● **REQUIREMENT**
Take each line in the entries below that holds "with" and show it.
======== RECORDS FOR PROCESSING ========
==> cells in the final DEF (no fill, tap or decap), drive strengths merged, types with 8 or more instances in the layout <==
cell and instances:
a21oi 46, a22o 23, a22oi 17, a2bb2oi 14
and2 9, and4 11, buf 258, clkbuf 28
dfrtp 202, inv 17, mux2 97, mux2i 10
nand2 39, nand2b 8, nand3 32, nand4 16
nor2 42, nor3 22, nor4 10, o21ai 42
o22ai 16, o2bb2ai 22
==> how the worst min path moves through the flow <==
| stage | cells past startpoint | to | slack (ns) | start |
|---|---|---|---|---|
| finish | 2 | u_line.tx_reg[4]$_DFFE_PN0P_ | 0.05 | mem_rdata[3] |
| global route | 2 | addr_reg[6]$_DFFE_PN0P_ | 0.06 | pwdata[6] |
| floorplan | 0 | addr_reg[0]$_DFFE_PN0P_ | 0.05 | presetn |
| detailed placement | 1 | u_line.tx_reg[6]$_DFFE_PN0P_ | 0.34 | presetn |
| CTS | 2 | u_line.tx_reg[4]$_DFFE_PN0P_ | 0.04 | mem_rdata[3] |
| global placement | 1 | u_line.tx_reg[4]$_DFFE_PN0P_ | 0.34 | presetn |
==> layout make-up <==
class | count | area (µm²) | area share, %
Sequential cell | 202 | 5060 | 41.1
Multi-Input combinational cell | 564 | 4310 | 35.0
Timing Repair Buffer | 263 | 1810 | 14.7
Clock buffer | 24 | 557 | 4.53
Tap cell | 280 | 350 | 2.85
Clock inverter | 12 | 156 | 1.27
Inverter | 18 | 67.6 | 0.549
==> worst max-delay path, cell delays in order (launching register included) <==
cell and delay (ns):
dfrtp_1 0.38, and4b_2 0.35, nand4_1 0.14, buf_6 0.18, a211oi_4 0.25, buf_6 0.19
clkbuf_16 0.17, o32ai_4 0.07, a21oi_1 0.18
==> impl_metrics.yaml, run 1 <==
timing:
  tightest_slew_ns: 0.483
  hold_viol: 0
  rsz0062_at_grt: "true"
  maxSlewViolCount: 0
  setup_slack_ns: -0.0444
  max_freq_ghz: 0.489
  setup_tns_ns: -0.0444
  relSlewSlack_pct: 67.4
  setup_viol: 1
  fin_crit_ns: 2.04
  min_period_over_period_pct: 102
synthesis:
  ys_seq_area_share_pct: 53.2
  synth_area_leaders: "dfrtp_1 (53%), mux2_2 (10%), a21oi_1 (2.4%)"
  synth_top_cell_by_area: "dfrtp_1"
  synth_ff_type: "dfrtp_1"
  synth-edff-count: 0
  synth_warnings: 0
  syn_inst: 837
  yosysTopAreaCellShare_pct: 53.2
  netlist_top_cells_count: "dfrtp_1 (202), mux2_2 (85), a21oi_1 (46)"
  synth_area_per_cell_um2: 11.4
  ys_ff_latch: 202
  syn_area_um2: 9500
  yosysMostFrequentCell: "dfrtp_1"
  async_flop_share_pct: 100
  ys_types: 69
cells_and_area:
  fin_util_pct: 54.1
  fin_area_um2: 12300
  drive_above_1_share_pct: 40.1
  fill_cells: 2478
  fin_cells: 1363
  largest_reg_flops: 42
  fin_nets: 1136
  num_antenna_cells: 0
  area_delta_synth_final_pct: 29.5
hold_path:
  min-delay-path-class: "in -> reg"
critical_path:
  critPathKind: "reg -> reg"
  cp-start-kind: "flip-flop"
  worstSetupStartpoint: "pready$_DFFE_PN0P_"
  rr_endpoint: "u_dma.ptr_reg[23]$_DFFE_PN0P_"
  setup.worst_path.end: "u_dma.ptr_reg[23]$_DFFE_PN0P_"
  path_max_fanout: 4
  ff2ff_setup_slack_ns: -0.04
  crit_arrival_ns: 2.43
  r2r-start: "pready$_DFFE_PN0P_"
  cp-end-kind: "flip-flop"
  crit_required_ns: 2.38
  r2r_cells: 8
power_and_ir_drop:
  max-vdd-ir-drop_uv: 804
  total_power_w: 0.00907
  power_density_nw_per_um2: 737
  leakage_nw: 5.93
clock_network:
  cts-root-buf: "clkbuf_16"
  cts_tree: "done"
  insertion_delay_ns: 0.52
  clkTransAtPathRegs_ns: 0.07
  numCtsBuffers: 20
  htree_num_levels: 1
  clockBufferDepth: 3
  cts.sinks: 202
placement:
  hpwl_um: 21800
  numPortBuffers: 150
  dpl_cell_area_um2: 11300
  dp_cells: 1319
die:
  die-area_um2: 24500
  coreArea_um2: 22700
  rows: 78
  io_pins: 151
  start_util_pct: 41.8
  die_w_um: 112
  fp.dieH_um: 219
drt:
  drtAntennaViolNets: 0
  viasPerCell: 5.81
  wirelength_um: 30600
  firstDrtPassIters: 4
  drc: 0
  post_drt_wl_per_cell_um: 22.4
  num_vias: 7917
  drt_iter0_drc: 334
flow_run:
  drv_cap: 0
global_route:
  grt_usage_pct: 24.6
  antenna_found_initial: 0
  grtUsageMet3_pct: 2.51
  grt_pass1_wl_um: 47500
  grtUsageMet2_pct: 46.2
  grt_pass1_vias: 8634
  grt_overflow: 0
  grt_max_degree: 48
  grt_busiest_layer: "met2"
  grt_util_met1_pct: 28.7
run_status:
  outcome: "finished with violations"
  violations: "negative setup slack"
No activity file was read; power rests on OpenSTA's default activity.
========
● **RESPONSE TO THIS TASK**
==> cells in the final DEF (no fill, tap or decap), drive strengths merged, types with 8 or more instances in the layout <==
  outcome: "finished with violations"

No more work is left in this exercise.